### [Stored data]

-- Opening Marker --

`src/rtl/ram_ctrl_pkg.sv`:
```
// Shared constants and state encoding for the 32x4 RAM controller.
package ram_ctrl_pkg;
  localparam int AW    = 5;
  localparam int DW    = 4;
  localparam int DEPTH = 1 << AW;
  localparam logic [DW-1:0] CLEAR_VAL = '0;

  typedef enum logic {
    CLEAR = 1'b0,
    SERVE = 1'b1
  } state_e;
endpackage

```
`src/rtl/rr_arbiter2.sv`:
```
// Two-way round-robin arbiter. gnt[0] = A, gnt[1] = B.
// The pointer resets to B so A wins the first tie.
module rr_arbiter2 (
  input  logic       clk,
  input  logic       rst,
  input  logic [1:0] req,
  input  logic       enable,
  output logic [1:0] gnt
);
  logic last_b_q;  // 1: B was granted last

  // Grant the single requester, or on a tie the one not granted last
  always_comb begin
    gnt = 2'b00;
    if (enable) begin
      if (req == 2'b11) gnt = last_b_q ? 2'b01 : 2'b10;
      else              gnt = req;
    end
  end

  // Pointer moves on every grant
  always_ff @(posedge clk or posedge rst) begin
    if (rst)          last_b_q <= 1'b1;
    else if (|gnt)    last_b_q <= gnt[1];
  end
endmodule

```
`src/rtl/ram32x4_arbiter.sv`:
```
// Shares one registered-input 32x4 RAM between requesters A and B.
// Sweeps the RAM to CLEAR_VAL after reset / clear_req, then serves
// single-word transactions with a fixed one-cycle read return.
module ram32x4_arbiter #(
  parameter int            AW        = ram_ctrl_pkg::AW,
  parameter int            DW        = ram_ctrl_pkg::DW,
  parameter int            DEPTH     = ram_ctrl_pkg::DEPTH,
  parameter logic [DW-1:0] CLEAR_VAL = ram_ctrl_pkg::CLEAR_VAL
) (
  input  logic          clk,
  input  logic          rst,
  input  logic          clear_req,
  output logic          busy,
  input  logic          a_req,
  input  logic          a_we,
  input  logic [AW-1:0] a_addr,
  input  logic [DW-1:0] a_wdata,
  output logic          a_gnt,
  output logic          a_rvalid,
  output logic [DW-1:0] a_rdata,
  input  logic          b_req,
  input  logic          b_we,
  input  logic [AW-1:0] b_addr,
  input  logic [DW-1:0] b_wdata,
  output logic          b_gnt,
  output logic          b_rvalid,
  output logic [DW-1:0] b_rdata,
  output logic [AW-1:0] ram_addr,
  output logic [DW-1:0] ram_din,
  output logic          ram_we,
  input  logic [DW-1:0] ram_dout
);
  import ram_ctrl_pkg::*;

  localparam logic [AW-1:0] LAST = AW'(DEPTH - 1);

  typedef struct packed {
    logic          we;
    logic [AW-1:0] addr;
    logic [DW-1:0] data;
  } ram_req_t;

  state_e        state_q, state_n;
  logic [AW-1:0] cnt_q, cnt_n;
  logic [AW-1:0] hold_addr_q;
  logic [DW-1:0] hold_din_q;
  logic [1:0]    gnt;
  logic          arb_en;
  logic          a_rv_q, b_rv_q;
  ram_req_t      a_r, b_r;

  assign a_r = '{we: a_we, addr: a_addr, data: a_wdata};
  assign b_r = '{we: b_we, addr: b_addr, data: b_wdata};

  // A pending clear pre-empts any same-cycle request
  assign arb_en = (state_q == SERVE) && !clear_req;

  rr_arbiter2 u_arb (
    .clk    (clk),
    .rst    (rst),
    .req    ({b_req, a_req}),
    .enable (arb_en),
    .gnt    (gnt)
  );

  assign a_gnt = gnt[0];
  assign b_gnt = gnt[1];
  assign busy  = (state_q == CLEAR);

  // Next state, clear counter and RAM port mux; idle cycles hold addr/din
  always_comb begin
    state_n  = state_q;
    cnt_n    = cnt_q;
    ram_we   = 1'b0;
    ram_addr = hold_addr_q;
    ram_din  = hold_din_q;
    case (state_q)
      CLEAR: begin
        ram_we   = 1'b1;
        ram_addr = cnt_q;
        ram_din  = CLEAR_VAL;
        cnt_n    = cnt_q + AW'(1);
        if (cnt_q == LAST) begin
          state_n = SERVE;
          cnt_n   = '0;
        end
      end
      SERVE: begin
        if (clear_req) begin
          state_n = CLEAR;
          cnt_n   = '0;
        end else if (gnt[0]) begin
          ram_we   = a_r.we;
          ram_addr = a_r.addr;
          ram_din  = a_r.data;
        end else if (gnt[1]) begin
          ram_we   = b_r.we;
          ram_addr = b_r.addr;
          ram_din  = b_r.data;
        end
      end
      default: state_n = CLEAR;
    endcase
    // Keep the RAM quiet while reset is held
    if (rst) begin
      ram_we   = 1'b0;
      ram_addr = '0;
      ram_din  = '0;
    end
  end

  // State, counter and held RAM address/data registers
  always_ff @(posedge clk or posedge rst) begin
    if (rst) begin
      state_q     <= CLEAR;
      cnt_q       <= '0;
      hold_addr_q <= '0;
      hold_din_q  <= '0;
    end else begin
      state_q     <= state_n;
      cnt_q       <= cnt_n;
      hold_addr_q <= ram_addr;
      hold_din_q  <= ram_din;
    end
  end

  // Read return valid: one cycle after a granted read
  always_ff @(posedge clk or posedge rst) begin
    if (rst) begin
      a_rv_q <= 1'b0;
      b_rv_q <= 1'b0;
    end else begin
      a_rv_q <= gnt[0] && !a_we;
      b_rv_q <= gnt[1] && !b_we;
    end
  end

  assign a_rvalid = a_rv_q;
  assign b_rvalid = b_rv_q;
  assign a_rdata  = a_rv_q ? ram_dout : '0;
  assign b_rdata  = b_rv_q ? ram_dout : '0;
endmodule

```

-- Closing Marker --
-- Opening Marker --

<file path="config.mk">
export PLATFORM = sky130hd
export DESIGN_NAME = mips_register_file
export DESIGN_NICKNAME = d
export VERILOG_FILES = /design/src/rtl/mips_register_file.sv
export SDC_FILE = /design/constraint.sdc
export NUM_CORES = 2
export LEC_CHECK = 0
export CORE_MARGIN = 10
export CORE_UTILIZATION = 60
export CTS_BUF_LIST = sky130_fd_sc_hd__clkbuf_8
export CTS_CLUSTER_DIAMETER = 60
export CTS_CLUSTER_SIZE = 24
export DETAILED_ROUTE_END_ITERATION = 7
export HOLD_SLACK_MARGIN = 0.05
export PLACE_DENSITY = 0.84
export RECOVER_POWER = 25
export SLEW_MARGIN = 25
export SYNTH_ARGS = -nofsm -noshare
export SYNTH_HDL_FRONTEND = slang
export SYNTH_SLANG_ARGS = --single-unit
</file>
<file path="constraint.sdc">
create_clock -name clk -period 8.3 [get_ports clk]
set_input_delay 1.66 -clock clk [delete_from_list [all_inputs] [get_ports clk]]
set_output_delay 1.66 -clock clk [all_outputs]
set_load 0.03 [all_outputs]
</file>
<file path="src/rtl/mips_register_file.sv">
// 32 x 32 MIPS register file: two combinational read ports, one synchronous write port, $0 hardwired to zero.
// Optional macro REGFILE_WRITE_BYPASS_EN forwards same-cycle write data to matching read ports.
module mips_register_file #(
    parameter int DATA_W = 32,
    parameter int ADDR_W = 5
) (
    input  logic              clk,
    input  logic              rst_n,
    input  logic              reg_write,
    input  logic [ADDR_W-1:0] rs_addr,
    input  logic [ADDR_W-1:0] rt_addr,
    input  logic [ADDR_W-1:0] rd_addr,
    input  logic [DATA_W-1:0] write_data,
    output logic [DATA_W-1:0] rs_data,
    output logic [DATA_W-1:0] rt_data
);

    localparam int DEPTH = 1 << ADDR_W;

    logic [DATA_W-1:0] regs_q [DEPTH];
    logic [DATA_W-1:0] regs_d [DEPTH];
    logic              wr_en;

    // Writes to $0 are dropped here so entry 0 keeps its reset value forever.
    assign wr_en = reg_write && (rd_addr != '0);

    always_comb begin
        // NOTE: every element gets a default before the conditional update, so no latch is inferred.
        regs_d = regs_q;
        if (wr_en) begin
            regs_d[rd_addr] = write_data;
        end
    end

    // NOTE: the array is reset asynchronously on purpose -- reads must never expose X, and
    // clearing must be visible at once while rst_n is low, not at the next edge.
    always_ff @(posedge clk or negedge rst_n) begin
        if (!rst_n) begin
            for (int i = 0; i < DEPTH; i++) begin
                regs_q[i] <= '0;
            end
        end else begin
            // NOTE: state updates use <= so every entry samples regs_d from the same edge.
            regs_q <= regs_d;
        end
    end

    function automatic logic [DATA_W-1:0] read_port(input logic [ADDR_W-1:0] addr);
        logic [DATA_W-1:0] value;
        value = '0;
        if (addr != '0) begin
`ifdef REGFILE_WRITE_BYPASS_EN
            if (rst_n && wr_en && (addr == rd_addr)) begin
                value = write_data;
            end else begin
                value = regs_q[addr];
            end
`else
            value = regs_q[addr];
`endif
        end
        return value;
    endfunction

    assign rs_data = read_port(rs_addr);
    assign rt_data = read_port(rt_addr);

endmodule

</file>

-- Closing Marker --

In the records above, each line with the string "typedef" should be copied.

  typedef enum logic {
  typedef struct packed {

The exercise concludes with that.